The Operational Safety Diagnostic methodology is predicated on the belief that best in class safety performance occurs when the combination of safety strategy, safety leadership, safety process, safety communication, engagement, and safety execution converge. Critically, no single item is the “silver bullet” that will overcome weakness in the other areas. Some implications are as follows:

  • Since organizations and individual managers have different strengths and weaknesses, The Engine Room believes it is critical to assess each situation uniquely to understand the root causes for different conditions before proposing strategies that will support mitigation and performance improvement.
  • For individual managers to be successful in their roles, they must be able to operate effectively within all the safety operational excellence pillars (strategy, leadership, process, etc.), with equal ease and gaps in any area represents opportunities for improvement and development.
  • Safety leadership competencies will have different dimensions at different levels (executives versus front-line supervisors) to reflect the differing scope of management functions. Therefore, how different managerial levels operate in each area (strategy, leadership, process, etc.) is tailored to the specific level of leadership.

Approach

Unlike an internal safety perception survey or online safety assessment (which typically produces high-level symptomatic data points, great for benchmarking; yet problematic in addressing specific safety determinants, improvement opportunities and or strategies), the Engine Room Operational Safety Diagnostic is uniquely different.
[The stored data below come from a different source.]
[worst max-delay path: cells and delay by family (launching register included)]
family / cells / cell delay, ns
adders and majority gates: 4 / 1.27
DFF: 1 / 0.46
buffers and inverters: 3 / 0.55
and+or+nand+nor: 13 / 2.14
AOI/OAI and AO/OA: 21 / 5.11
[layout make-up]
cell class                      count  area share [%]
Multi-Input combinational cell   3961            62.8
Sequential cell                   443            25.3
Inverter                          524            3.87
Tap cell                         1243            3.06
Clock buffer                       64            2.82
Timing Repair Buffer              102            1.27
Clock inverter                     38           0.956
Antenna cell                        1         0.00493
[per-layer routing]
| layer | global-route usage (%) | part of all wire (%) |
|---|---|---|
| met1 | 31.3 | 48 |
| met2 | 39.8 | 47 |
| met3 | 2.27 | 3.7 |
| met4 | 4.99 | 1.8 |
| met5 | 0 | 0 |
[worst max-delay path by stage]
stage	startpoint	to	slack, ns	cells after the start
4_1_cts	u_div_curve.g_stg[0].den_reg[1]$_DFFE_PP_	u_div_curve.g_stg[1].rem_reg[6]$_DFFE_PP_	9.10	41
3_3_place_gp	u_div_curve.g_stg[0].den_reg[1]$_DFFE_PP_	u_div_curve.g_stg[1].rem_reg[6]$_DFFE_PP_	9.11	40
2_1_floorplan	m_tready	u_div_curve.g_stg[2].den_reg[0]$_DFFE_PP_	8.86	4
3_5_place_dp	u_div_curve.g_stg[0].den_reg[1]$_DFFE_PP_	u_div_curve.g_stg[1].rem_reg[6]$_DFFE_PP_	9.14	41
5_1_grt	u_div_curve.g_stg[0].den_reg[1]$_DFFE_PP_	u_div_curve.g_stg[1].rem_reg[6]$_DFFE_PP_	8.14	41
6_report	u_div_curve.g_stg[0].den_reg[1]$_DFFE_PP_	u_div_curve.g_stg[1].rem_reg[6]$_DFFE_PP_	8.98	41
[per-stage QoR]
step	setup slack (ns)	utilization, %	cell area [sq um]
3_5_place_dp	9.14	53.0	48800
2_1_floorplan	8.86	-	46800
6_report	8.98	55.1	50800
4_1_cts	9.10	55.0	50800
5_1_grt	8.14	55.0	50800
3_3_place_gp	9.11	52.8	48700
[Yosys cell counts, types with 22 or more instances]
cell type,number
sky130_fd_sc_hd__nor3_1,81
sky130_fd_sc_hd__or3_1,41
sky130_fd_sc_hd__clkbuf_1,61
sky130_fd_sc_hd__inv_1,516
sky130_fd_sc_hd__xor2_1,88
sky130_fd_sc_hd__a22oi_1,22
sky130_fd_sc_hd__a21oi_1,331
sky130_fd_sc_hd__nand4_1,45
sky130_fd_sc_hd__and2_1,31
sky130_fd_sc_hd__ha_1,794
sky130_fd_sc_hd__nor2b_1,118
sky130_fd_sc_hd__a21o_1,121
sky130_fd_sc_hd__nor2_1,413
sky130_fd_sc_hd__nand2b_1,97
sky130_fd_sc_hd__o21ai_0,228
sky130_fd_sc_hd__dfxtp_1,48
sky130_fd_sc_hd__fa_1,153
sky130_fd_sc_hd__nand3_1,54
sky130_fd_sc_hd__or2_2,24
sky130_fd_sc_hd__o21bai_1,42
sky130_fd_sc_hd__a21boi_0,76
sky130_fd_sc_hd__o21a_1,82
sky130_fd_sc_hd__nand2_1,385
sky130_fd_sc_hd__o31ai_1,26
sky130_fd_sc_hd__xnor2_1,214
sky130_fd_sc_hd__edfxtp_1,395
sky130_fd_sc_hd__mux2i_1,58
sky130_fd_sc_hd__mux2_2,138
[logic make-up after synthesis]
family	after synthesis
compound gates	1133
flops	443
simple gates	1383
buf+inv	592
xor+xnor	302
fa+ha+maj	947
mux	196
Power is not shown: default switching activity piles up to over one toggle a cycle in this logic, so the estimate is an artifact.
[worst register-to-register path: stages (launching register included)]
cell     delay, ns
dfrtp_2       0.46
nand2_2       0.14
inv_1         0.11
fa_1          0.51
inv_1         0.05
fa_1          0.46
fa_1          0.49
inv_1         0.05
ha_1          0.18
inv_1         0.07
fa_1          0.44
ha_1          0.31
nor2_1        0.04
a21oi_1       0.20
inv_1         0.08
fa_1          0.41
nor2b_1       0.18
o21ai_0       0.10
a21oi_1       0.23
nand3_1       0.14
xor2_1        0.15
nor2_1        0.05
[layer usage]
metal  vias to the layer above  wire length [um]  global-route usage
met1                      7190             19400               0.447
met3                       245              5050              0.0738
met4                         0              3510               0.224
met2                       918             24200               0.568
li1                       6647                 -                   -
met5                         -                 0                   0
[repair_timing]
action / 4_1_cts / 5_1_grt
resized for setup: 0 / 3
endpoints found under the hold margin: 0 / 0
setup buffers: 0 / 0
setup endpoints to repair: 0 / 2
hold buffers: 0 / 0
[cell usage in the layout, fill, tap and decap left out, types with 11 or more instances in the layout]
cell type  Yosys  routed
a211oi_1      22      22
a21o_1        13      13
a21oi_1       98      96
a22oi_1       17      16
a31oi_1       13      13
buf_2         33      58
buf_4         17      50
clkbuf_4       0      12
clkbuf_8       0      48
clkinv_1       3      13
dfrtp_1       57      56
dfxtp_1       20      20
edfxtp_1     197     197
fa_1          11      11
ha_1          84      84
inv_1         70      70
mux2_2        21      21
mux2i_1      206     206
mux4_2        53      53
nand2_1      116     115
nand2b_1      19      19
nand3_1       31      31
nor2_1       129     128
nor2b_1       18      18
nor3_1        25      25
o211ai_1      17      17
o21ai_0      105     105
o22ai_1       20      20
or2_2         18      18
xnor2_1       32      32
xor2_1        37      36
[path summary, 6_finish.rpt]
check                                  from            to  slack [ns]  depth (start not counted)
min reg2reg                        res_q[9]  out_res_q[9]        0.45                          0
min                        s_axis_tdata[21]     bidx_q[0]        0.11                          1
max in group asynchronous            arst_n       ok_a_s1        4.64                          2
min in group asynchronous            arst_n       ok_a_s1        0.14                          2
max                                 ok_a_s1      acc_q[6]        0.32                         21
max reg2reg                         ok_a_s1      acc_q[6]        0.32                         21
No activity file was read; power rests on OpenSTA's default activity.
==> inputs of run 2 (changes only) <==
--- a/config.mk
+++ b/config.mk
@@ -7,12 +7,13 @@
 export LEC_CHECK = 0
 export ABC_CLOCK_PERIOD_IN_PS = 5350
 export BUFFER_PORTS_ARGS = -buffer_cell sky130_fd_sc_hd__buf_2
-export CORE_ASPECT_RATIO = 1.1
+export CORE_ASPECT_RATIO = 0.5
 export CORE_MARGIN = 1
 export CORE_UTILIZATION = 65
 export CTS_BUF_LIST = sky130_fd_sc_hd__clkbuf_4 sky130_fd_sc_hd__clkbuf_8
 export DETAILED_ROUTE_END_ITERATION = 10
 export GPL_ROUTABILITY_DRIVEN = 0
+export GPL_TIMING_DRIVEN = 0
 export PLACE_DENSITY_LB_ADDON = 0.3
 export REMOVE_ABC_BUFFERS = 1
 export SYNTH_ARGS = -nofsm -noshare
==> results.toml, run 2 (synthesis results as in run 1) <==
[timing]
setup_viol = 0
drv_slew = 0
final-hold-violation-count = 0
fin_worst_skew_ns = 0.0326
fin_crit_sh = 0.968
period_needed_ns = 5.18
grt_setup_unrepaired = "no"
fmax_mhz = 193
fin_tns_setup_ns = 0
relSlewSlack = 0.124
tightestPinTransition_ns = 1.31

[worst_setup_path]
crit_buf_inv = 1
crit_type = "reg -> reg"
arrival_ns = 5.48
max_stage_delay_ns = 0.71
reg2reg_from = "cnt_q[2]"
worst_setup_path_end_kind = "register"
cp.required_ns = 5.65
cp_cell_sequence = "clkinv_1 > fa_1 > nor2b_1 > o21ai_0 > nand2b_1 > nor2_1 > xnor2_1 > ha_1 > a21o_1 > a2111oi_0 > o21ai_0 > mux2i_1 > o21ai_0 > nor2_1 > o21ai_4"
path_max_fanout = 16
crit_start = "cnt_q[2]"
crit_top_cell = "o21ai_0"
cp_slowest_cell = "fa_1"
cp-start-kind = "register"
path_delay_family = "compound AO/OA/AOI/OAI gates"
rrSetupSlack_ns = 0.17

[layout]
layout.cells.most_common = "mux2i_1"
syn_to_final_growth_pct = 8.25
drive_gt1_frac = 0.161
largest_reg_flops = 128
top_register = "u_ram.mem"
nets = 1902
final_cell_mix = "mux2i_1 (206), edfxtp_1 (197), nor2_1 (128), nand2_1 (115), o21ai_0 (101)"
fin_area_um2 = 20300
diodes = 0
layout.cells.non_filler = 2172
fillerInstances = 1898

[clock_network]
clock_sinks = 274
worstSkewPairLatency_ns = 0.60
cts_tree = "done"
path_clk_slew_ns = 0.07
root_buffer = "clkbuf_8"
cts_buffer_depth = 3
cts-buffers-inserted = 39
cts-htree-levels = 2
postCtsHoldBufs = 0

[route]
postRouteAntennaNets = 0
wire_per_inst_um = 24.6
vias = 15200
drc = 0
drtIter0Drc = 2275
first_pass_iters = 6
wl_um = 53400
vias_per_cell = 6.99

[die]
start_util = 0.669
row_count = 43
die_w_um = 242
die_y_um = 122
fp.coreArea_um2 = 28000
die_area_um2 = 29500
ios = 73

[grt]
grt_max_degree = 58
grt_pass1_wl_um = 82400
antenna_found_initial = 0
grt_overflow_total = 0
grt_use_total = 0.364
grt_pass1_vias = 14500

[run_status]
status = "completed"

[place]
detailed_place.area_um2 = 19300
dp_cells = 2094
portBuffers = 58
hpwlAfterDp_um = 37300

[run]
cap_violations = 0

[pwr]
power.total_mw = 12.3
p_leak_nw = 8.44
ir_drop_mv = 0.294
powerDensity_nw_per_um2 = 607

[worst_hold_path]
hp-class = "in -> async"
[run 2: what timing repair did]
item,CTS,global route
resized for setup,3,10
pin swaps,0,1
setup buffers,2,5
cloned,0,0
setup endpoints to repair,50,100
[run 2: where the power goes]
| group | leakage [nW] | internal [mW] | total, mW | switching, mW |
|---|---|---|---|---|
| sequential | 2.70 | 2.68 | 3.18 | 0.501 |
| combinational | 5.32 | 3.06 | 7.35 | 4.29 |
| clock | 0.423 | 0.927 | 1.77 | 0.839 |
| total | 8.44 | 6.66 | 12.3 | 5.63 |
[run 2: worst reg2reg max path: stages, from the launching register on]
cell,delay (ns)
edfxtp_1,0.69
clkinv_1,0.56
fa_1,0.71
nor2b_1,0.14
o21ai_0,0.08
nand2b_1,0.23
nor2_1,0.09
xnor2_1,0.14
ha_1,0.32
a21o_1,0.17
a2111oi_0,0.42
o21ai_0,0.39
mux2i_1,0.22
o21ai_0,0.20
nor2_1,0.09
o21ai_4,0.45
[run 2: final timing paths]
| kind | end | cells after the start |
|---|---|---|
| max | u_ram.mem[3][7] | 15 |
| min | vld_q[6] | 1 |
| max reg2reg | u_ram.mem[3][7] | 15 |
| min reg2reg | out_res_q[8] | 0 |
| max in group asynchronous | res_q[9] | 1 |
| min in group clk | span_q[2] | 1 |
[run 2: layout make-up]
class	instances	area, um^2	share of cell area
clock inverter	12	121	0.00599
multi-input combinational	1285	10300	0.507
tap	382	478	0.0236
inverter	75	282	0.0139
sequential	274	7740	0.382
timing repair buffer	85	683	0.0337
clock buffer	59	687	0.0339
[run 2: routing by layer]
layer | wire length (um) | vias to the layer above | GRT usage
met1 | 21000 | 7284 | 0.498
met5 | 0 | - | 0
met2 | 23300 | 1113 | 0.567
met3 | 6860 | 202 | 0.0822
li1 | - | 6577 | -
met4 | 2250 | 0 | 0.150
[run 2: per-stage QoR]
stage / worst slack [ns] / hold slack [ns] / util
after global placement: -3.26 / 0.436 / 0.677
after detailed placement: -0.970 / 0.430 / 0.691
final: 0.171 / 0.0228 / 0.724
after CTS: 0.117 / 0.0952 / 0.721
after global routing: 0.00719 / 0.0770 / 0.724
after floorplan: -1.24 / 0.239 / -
Through a two pronged approach of conducting a series of tailored and candid one-on-one interviews with leaders and employees from the full vertical slice of the organization coupled with direct field and leadership observation, the safety data points gathered are impressively specific and robust in comparison.

To obtain both the best quality and a representative sample of perspectives, The Engine Room typically targets 60-70% of leadership positions (Directors/Managers/Supervisors), and approximately 5-10% of front line employees attaining feedback from the ‘full vertical slice’ of the organization. Each interview takes between 30 and 45 minutes long and is based on a question set tailored with the client organization which includes but is not limited to:

  • The clarity and support for safety goals and objectives
  • Safety leadership alignment and managerial capability
  • The effectiveness of safety and operational communication practices
  • Safety systems and processes
  • Employee engagement and the culture of accountability
  • Safety and operational performance and the ability to execute

Surveying a cross-section of the organization allows the Engine Room to determine safety leadership and process improvement opportunities at an organizational level as well as pin-point regional opportunities and mitigation strategies that support safety and operational performance. Direct observation of routine operational activities such as; field work, field level risk assessments, planning sessions, formal and informal crew safety meetings and safety communication practices, from seasoned Engine Room safety professionals provides additional value in support of aggregating the highest quality data points which support the diagnostic process.

Following the completion of the interview and observation portion of the diagnostic, the Engine Room team members prepare an Operational Safety Diagnostic report outlining the key findings/themes including strengths, challenges and root causes of operational improvement, leadership and safety opportunities and outline specific recommendations for client organization consideration. The conclusion of the diagnostic phase is the presentation of the Operational Safety Diagnostic report to the client organization senior leadership team.